Polish researcher releases new tools that automatically bypass 2FA for phishing attacks

bypass two-factor authentication

Image: duszynski

Piotr Duszyński, a Polish security researcher released a new penetration testing tool called Modlishka. This tool makes it easy to automate phishing attacks and even break accounts that are protected by 2FA (two-factor authentication).

Modlishka is a flexible and powerful reverse proxy, that will take your phishing campaigns to the next level (with minimal effort required from your side).

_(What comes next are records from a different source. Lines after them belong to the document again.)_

### src/hw/rtl/idfq_dp.sv
module idfq_dp #(
	parameter int QUEUE_DEPTH = 64
) (
	input  logic               clk,
	input  logic               arst_n,
	input  logic signed [31:0] id_value,
	input  idfq_pkg::ctl_cmd_t ctl,
	output idfq_pkg::dp_stat_t stat,
	output logic               done,
	output logic [1:0]         status,
	output logic               found,
	output logic signed [31:0] id_out
);

	import idfq_pkg::*;

	localparam int AW = $clog2(QUEUE_DEPTH);
	localparam int CW = $clog2(QUEUE_DEPTH + 1);
	localparam logic [AW+1:0] DEPTH_W = (AW+2)'(QUEUE_DEPTH);
	localparam logic [AW-1:0] LAST_SLOT = AW'(QUEUE_DEPTH - 1);

	logic [AW-1:0] head_q;
	logic [CW-1:0] count_q;
	logic [AW-1:0] idx_q;
	logic [31:0]   key_q;
	logic [31:0]   rdata;
	logic [AW-1:0] raddr;
	logic [AW-1:0] waddr;
	logic [31:0]   wdata;
	logic          we;
	logic          done_q;
	logic [1:0]    status_q;
	logic          found_q;
	logic [31:0]   id_out_q;

	function automatic logic [AW-1:0] phys(input logic [AW-1:0] base, input logic [AW+1:0] lidx);
		logic [AW+1:0] s;
		s = (AW+2)'(base) + lidx;
		if (s >= DEPTH_W) begin
			s = s - DEPTH_W;
		end
		return s[AW-1:0];
	endfunction

	assign raddr = ctl.rd_head ? head_q
		: phys(head_q, (AW+2)'(idx_q) + (AW+2)'(ctl.rd_off));
	assign waddr = ctl.wr_enq ? phys(head_q, (AW+2)'(count_q))
		: phys(head_q, (AW+2)'(idx_q));
	assign wdata = ctl.wr_enq ? id_value : rdata;
	assign we    = ctl.wr_enq | ctl.wr_shift;

	idfq_ram #(
		.WIDTH(32),
		.DEPTH(QUEUE_DEPTH)
	) u_ram (
		.clk  (clk),
		.we   (we),
		.waddr(waddr),
		.wdata(wdata),
		.re   (ctl.rd_en),
		.raddr(raddr),
		.rdata(rdata)
	);

	assign stat.full      = (count_q == CW'(QUEUE_DEPTH));
	assign stat.empty     = (count_q == '0);
	assign stat.hit       = (rdata == key_q);
	assign stat.idx_last  = ((AW+2)'(idx_q) + (AW+2)'(1)) == (AW+2)'(count_q);
	assign stat.next_last = ((AW+2)'(idx_q) + (AW+2)'(2)) == (AW+2)'(count_q);

	always_ff @(posedge clk or negedge arst_n) begin
		if (!arst_n) begin
			head_q  <= '0;
			count_q <= '0;
			idx_q   <= '0;
			done_q  <= 1'b0;
		end else begin
			done_q <= ctl.res_en;
			if (ctl.wr_enq) begin
				count_q <= count_q + CW'(1);
			end else if (ctl.pop || ctl.shrink) begin
				count_q <= count_q - CW'(1);
			end
			if (ctl.pop) begin
				head_q <= (head_q == LAST_SLOT) ? '0 : head_q + AW'(1);
			end
			if (ctl.idx_clr) begin
				idx_q <= '0;
			end else if (ctl.idx_inc) begin
				idx_q <= idx_q + AW'(1);
			end
		end
	end

	always_ff @(posedge clk) begin
		if (ctl.load_key) begin
			key_q <= id_value;
		end
		if (ctl.res_en) begin
			status_q <= ctl.res_status;
			found_q  <= ctl.res_found;
			id_out_q <= ctl.res_data ? rdata : '0;
		end
	end

	assign done   = done_q;
	assign status = status_q;
	assign found  = found_q;
	assign id_out = id_out_q;

endmodule

### config.mk
export PLATFORM = sky130hd
export DESIGN_NAME = id_fifo_with_search_remove
export DESIGN_NICKNAME = d
export VERILOG_FILES = /design/src/hw/rtl/idfq_pkg.sv /design/src/hw/rtl/id_fifo_with_search_remove.sv /design/src/hw/rtl/idfq_ram.sv /design/src/hw/rtl/idfq_ctrl.sv /design/src/hw/rtl/idfq_dp.sv
export SDC_FILE = /design/constraint.sdc
export NUM_CORES = 2
export LEC_CHECK = 0
export BUFFER_PORTS_ARGS = -buffer_cell sky130_fd_sc_hd__buf_2
export CORE_MARGIN = 8
export CORE_UTILIZATION = 25
export DETAILED_ROUTE_END_ITERATION = 16
export HOLD_SLACK_MARGIN = 0.15
export PLACE_DENSITY = 0.45
export SYNTH_ARGS = -nofsm -noshare
export SYNTH_HDL_FRONTEND = slang
export SYNTH_HIERARCHICAL = 1
export SYNTH_SLANG_ARGS = --single-unit
### constraint.sdc
create_clock -name clk -period 8.6 [get_ports clk]
set_clock_uncertainty 0.2 [all_clocks]
set_input_delay 2.15 -clock clk [delete_from_list [all_inputs] [get_ports clk]]
set_output_delay 2.15 -clock clk [all_outputs]
set_load 0.03 [all_outputs]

Modlishka is located between the user and the target website (such as Gmail, Yahoo or ProtonMail). When the victim connects to the Modlishka server (hosted phishing domain), the reverse proxy component behind it sends a request to the simulated site. Although the victim receives the real content from the legitimate site, all traffic and interaction information between the victim and the legitimate site passes through and is recorded on the Modlishka server. The password entered by the user will be automatically recorded to the Modlishka backend panel. When the user applies for an account 2FA token, the reverse proxy also prompts the user to enter a 2FA token. If an attacker can collect these 2FA tokens in real time, they can log in to the victim’s account and establish a new legitimate session.

Modlishka is designed to be simple and does not require any templates. All content can be obtained in real time from legitimate sites, so the attacker does not need to spend a lot of time updating and adjusting the template. The attacker only needs a phishing domain (for the Modlishka server) and a valid TLS certificate to avoid the user receiving a warning that the HTTPS connection is missing.

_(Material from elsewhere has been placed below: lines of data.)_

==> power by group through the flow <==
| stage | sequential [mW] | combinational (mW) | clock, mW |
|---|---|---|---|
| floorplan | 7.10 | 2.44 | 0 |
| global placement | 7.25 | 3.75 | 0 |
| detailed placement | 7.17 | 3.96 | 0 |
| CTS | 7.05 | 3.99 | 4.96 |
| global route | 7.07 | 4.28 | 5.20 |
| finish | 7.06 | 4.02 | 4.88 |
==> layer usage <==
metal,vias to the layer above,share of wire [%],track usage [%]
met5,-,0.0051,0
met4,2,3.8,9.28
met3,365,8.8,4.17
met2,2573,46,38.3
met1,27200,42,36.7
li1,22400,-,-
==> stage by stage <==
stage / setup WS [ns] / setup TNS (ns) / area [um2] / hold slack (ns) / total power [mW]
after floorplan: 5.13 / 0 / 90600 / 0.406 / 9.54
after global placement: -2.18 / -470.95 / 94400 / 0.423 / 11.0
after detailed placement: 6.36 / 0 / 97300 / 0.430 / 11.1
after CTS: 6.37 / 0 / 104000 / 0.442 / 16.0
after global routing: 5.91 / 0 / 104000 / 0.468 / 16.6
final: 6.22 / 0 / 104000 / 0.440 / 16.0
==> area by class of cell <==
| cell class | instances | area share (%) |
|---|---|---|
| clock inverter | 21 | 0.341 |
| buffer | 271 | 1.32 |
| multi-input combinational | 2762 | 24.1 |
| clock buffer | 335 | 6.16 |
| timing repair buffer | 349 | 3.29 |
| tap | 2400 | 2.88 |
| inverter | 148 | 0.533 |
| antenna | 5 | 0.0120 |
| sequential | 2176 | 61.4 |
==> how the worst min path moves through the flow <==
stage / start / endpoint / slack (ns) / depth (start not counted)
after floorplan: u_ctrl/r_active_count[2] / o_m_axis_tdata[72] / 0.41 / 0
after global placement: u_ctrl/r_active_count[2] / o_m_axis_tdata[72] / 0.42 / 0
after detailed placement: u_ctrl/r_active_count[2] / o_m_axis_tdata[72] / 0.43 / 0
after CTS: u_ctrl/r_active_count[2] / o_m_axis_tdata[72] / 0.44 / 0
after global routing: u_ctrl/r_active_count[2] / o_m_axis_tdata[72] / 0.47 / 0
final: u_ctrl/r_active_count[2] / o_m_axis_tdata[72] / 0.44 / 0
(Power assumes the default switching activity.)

Phishing with Modlishka (bypass 2FA) from Piotr Duszynski on Vimeo.

According to the info on the Github page,

Some of the most important ‘Modlishka’ features :

  • Support for majority of 2FA authentication schemes (by design).
  • No website templates (just point Modlishka to the target domain – in most cases, it will be handled automatically).
  • Full control of “cross” origin TLS traffic flow from your victims browsers.
  • Flexible and easily configurable phishing scenarios through configuration options.
  • Pattern based JavaScript payload injection.
  • Striping website from all encryption and security headers (back to 90’s MITM style).
  • User credential harvesting (with context based on URL parameter passed identifiers).
  • Can be extended with your ideas through plugins.
  • Stateless design. Can be scaled up easily for an arbitrary number of users – ex. through a DNS load balancer.
  • Web panel with a summary of collected credentials and user session impersonation (beta).
  • Written in Go.

Modlishka is now available on GitHub, you can also get more info on the researcher’s blog.